Il testo di Es 33,12-17 contiene un'ulteriore preghiera di Mosè, la terza in questa
parte del libro: «Indicami la tua via, così che io ti conosca... considera che questa
gente è il tuo popolo!». Alla preghiera di intercessione (Es 32,11-13.31-32) si
aggiunge la richiesta di "conoscere" il Signore e, poco più avanti, che il Signore
«cammini» con il suo popolo (Es 33,15 e più esplicitamente in Es 34,9). La risposta di
Dio è significativa; il testo ebraico di Es 33,14, dice alla lettera: «Il mio volto
camminerà con voi e ti darò riposo». L'ardita richiesta di Mosè viene così esaudita e
Dio sembra ubbidire a Mosè! Dio si rivela come un volto, una presenza amica che
cammina accanto al suo popolo, non dunque un Dio astratto e statico, un'idea in cui
credere e per cui combattere, ma una persona viva e presente, che conosce l'uomo
per nome (Es 33,17).

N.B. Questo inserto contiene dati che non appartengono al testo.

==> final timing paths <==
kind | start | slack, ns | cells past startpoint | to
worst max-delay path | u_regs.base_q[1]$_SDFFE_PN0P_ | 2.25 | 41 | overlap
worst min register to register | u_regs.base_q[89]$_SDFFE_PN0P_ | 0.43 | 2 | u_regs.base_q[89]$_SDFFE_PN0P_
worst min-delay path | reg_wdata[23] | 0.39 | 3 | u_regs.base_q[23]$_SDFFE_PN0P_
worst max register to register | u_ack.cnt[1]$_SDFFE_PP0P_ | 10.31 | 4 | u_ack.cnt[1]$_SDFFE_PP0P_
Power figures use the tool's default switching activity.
### src/rtl/clamp_ref_pkg.sv
package clamp_ref_pkg;

  typedef enum logic [1:0] {
    ST_IDLE  = 2'd0,
    ST_DELAY = 2'd1,
    ST_PULSE = 2'd2
  } seqState_t;

  // Strobes from control to the datapath counter
  typedef struct packed {
    logic loadDelay;
    logic loadWidth;
    logic countDown;
  } cntCmd_t;

  // Pulse width in cycles, rounded to nearest: clkHz * ns / 1e9
  function automatic int pulseCycles(input int clkHz, input int pulseNs);
    return ((clkHz / 1000) * pulseNs + 500000) / 1000000;
  endfunction

endpackage

### src/rtl/clamp_ref_ctl.sv
module clamp_ref_ctl
  import clamp_ref_pkg::*;
(
  input  logic    clk,
  input  logic    rstN,
  input  logic    hsEdge,
  input  logic    delayZero,
  input  logic    cntAtOne,
  output cntCmd_t cmd,
  output logic    pulseOn
);

  seqState_t stateQ, stateD;

  always_ff @(posedge clk or negedge rstN) begin
    if (!rstN) stateQ <= ST_IDLE;
    else       stateQ <= stateD;
  end

  always_comb begin
    stateD = stateQ;
    cmd    = '0;
    if (hsEdge) begin
      // Any new edge restarts the sequence
      if (delayZero) begin
        stateD        = ST_PULSE;
        cmd.loadWidth = 1'b1;
      end else begin
        stateD        = ST_DELAY;
        cmd.loadDelay = 1'b1;
      end
    end else begin
      unique case (stateQ)
        ST_DELAY: begin
          if (cntAtOne) begin
            stateD        = ST_PULSE;
            cmd.loadWidth = 1'b1;
          end else begin
            cmd.countDown = 1'b1;
          end
        end
        ST_PULSE: begin
          if (cntAtOne) stateD        = ST_IDLE;
          else          cmd.countDown = 1'b1;
        end
        default: stateD = ST_IDLE;
      endcase
    end
  end

  assign pulseOn = (stateQ == ST_PULSE);

endmodule

### src/rtl/clamp_ref_dp.sv
module clamp_ref_dp
  import clamp_ref_pkg::*;
#(
  parameter int DELAY_W = 8,
  parameter int PULSE_W = 14,
  parameter int CNT_W   = 8
) (
  input  logic               clk,
  input  logic               rstN,
  input  logic               hsyncIn,
  input  logic               activeIn,
  input  logic [DELAY_W-1:0] delayCfg,
  input  logic               pulseModeEn,
  input  cntCmd_t            cmd,
  input  logic               pulseOn,
  output logic               hsEdge,
  output logic               delayZero,
  output logic               cntAtOne,
  output logic               refOut,
  output logic               clampStrobe
);

  logic             hsPrevQ;
  logic             activeQ;
  logic [CNT_W-1:0] cntQ;

  // Reset to 1 so a sync level already high is not an edge
  always_ff @(posedge clk or negedge rstN) begin
    if (!rstN) begin
      hsPrevQ <= 1'b1;
      activeQ <= 1'b1;
    end else begin
      hsPrevQ <= hsyncIn;
      activeQ <= activeIn;
    end
  end

  assign hsEdge    = hsyncIn & ~hsPrevQ;
  assign delayZero = (delayCfg == '0);

  always_ff @(posedge clk or negedge rstN) begin
    if (!rstN)              cntQ <= '0;
    else if (cmd.loadDelay) cntQ <= CNT_W'(delayCfg);
    else if (cmd.loadWidth) cntQ <= CNT_W'(PULSE_W);
    else if (cmd.countDown) cntQ <= cntQ - 1'b1;
  end

  assign cntAtOne = (cntQ == CNT_W'(1));

  assign clampStrobe = pulseOn & pulseModeEn;
  assign refOut      = pulseModeEn ? ~pulseOn : activeQ;

endmodule

### src/rtl/clamp_ref_gen.sv
module clamp_ref_gen
  import clamp_ref_pkg::*;
#(
  parameter int CLK_HZ   = 27000000,
  parameter int PULSE_NS = 500,
  parameter int DELAY_W  = 8
) (
  input  logic               clk,
  input  logic               rstN,
  input  logic               hsyncIn,
  input  logic               activeIn,
  input  logic [DELAY_W-1:0] delayCfg,
  input  logic               pulseModeEn,
  output logic               refOut,
  output logic               clampStrobe
);

  localparam int PULSE_W = pulseCycles(CLK_HZ, PULSE_NS);
  localparam int WIDTH_BITS = $clog2(PULSE_W + 1);
  localparam int CNT_W = (DELAY_W > WIDTH_BITS) ? DELAY_W : WIDTH_BITS;

  cntCmd_t cmd;
  logic    hsEdge, delayZero, cntAtOne, pulseOn;

  clamp_ref_ctl u_ctl (
    .clk       (clk),
    .rstN      (rstN),
    .hsEdge    (hsEdge),
    .delayZero (delayZero),
    .cntAtOne  (cntAtOne),
    .cmd       (cmd),
    .pulseOn   (pulseOn)
  );

  clamp_ref_dp #(
    .DELAY_W (DELAY_W),
    .PULSE_W (PULSE_W),
    .CNT_W   (CNT_W)
  ) u_dp (
    .clk         (clk),
    .rstN        (rstN),
    .hsyncIn     (hsyncIn),
    .activeIn    (activeIn),
    .delayCfg    (delayCfg),
    .pulseModeEn (pulseModeEn),
    .cmd         (cmd),
    .pulseOn     (pulseOn),
    .hsEdge      (hsEdge),
    .delayZero   (delayZero),
    .cntAtOne    (cntAtOne),
    .refOut      (refOut),
    .clampStrobe (clampStrobe)
  );

endmodule

### config.mk
export PLATFORM = sky130hd
export DESIGN_NAME = clamp_ref_gen
export DESIGN_NICKNAME = d
export VERILOG_FILES = /design/src/rtl/clamp_ref_pkg.sv /design/src/rtl/clamp_ref_ctl.sv /design/src/rtl/clamp_ref_dp.sv /design/src/rtl/clamp_ref_gen.sv
export SDC_FILE = /design/constraint.sdc
export NUM_CORES = 1
export LEC_CHECK = 0
export BUFFER_PORTS_ARGS = -buffer_cell sky130_fd_sc_hd__buf_2
export CORE_MARGIN = 2
export CORE_UTILIZATION = 25
export DETAILED_ROUTE_END_ITERATION = 16
export SLEW_MARGIN = 20
export SYNTH_ARGS = -nofsm -noshare
export SYNTH_HDL_FRONTEND = slang
export SYNTH_SLANG_ARGS = --single-unit
### constraint.sdc
create_clock -name clk -period 2.5 [get_ports clk]
set_clock_uncertainty 0.2 [all_clocks]
set_input_delay 0.375 -clock clk [delete_from_list [all_inputs] [get_ports clk]]
set_output_delay 0.375 -clock clk [all_outputs]
set_load 0.01 [all_outputs]
==> run metrics <==
non-filler instance count after layout=148; P_leak=0.000424 uW; slowest CP cell=dfrtp_1; vias per cell=5.11; clk_lat worst skew=between 0.2 and 0.3 ns; crit path launch type=register; Detail Route Antenna Nets=0; Worst VDD drop=approximately 0.00026 V; r2r endpoint=u_dp.cntQ[7]; Design Area, Final=~970 um^2; most numerous cell in the Yosys netlist=dfrtp_1; Post-synth EDFFs=0; post-synthesis sequential area ratio=~37%; CTS H-tree lvls=1; hpwl dp=1550 um; post-synthesis cell count=86; Bufs and invs on worst path=0; DP Area=927 um^2; Clock transition at path regs=approximately 0.08 ns; worst hold start=hsyncIn; CP top delay family=simple AND/OR/NAND/NOR gates; Fill cells=roughly 320; Syn Area/Cell=9.50 um^2; worst hold path stage count=1; worst-path cell chain=ha_1, and3b_1, a31o_1, or2_1, mux2_4; Setup Fix Bufs, Post-CTS=0; GRT overflow=0; total clock sinks=12; Final setup viols=0; count of different cell masters after synthesis=41; switch share=between 30% and 40%; Hold WS=between 0.015 and 0.02 ns; vias in the first global route=between 700 and 800; Worst R2R Setup Slack=approximately 0.24 ns; min-delay worst type=input port to register; Worst Setup End Kind=register; Via Count=between 700 and 800; fin. max-slew vios=0; leading area contributor after synthesis=dfrtp_1; largest net degree at the start of global routing=13; I/O pin count=15; router iterations before antenna repair=4; Wirelength per Cell=approximately 14 um; YS warnings=0; Seq pwr share=~45%; Tot GR Track Use=between 10 and 15%; Root Driver=clkbuf_4; first-pass GRT wire length=3280 um; ant diodes=0; Power Density=around 740 mW/mm^2; RSZ-0062 raised after global routing=false; CTS buffer count=3; Die Ht=about 60 um; fin util=roughly a third; Fin Setup TNS=0 ns; Final min period=between 2 and 2.5 ns; fin nets=between 100 and 150; Logic pwr share=between 30% and 40%; P_int=about 440 uW; antenna violations before repair=0; Max Cap Viol=0; Area growth syn-to-layout=19.1%; full die area=around 0.0037 mm^2; Worst Hold End=u_dp.hsPrevQ; Detailed Route Iter0 Violations=34; xor/xnor share of the synthesized area=0%; core area=between 0.003 and 0.004 mm^2; Worst R2R Start=u_dp.cntQ[0]; Rows=20; predominant post-synthesis flop cell=dfrtp_1; clk buf depth=2; Mapped Area=approximately 800 um^2; Placed Cells=roughly 140; CP max FO=10; post-synthesis sequential element count=12; layout cell share with drive strength beyond 1=between 20% and 30%; Levels on crit path=5; compound-cell area share of the yosys netlist=around a quarter; final hold violations=0; Worst Path Arrival=~2.2 ns; CTS tree=done; clock power share=around 18%; Die Wd=approximately 60 um; DRC=0; drt total wl=roughly 2000 um; ys async rst share=between 90% and 100%; post-synthesis mux area share=under 10%; Psw=about 280 uW; area share of fa/ha/maj cells after synthesis=around 6.1%; area share of the largest cell type after synthesis=around 31%; Final Cycle Share=approximately nine tenths; max_slew headroom=around three quarters; synth top area cells=dfrtp_1 31%, dfstp_2 6.4%, ha_1 6.1%; number of I/O port buffers=14; main combinational cell family by area after synthesis=compound AO/OA/AOI/OAI gates; status=complete, no violations; Starting Density=between 20% and 30%; Max stage delay on crit path=~0.44 ns; Synthesized Nets=103; Post-synth top cells=10 x dfrtp_1, 8 x inv_1; Peak Freq=443 MHz; Slew @ Worst Pin=about 0.4 ns; R2R depth=5; Crit Path Class=register to register; GP Congestion=around 0.85; Critical Path RT=approximately 2.5 ns; Simple-Gate Fraction of Synth Area=20.1%
[cell families (layout without fill, tap and decap cells)]
group,count (synthesis),count (layout)
compound gates,29,29
fa+ha+maj,4,4
buf+inv,12,30
flops,12,12
mux,2,2
simple gates,27,27
[metal layers]
| layer | global-route usage (%) | share of wire (%) |
|---|---|---|
| met2 | 18.7 | 50 |
| met4 | 4.35 | 0.40 |
| met1 | 15.3 | 43 |
| met5 | 0 | 0 |
| met3 | 4.62 | 6.9 |
[stage by stage]
| step | setup WS, ns | total power [uW] |
|---|---|---|
| floorplan | 0.395 | 512 |
| global placement | 0.295 | 579 |
| detailed placement | 0.289 | 591 |
| CTS | 0.262 | 725 |
| global route | 0.144 | 781 |
| finish | 0.244 | 723 |
[power groups by stage]
stage	Clock (uW)	Combinational [uW]	Sequential [uW]
after global placement	0	258	321
final	129	271	324
after CTS	133	270	322
after detailed placement	0	268	323
after floorplan	0	206	306
after global routing	145	304	332
[what timing repair did]
| item | CTS | global route |
|---|---|---|
| hold buffers | 2 | 0 |
| endpoints found under the hold margin | 11 | 0 |
| gates resized for setup | 0 | 0 |
[how the worst max path moves through the flow]
stage	from	end	slack (ns)
global placement	u_dp.cntQ[0]	u_dp.cntQ[7]	0.29
global route	u_dp.cntQ[1]	u_dp.cntQ[7]	0.14
CTS	u_dp.cntQ[0]	u_dp.cntQ[7]	0.26
floorplan	u_dp.cntQ[0]	u_dp.cntQ[7]	0.39
detailed placement	u_dp.cntQ[0]	u_dp.cntQ[7]	0.29
finish	u_dp.cntQ[0]	u_dp.cntQ[7]	0.24
[layout make-up]
class,instances,area (um^2),area share (%)
multi-input combinational,62,454,46.7
sequential,12,303,31.1
clock buffer,4,26.3,2.70
tap,44,55.1,5.66
timing repair buffer,18,105,10.8
inverter,8,30.0,3.08
[sequential cells by signal, indices dropped and copies added (netlist names)]
register	flops
u_ctl.stateQ	2
u_dp.cntQ	8
u_dp.activeQ	1
u_dp.hsPrevQ	1
[worst register-to-register path, stage by stage (launching register included)]
cell     delay (ns)
dfrtp_1        0.44
ha_1           0.26
and3b_1        0.20
a31o_1         0.33
or2_1          0.37
mux2_4         0.32
[placed cells by master, fill, tap and decap left out, types with 2 or more instances in the layout]
master	synthesis	final
a21oi_1	3	3
a31oi_1	3	3
nor2b_1	2	2
clkbuf_4	0	3
nor2_1	4	4
buf_2	0	14
nor3_1	3	3
buf_4	0	2
a22o_2	2	2
o41ai_1	3	3
dfstp_2	2	2
o21ai_0	4	4
nand3_1	4	4
dfrtp_1	10	10
ha_1	4	4
inv_1	8	8
o22ai_1	3	3
nand2_1	2	2
or4_1	2	2
dlygate4sd3_1	0	2
Note: power is estimated with default switching activity, not from simulation.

Questo ancora non basta (Es 33,18-23); il desiderio di Mosè
diviene esplicito al v. 18: «Fammi vedere la tua gloria!». "Gloria" è un termine che in
ebraico proviene da una radice che significa "pesante"; la gloria è il "peso" di Dio, il
modo con il quale il Signore si rivela nel mondo prima di tutto attraverso i fenomeni
della creazione. Vedere la "gloria" di Dio significa vedere Dio stesso, incontrarlo
faccia a faccia, una richiesta unica nell'Antico Testamento. Il testo dell'Esodo conosce
almeno in parte questa possibilità, come si è visto in Es 24,9-11 e dunque non
esclude del tutto la possibilità di "vedere" Dio. Qui la prospettiva è invece del tutto
negativa: la risposta di Dio (Es 33,19-23) è chiara; la gloria di Dio, il suo volto, non
può essere visto. Se Dio è un volto che cammina davanti all'uomo solo le sue
«spalle» si possono vedere. È evidente come il libro dell'Esodo si serva di un
linguaggio simbolico; di Dio si può infatti parlare solo per analogia. Il prologo di
Giovanni (in particolare Gv 1,18) insisterà molto su questa invisibilità di Dio che si è
reso visibile in Cristo, Parola fatta carne.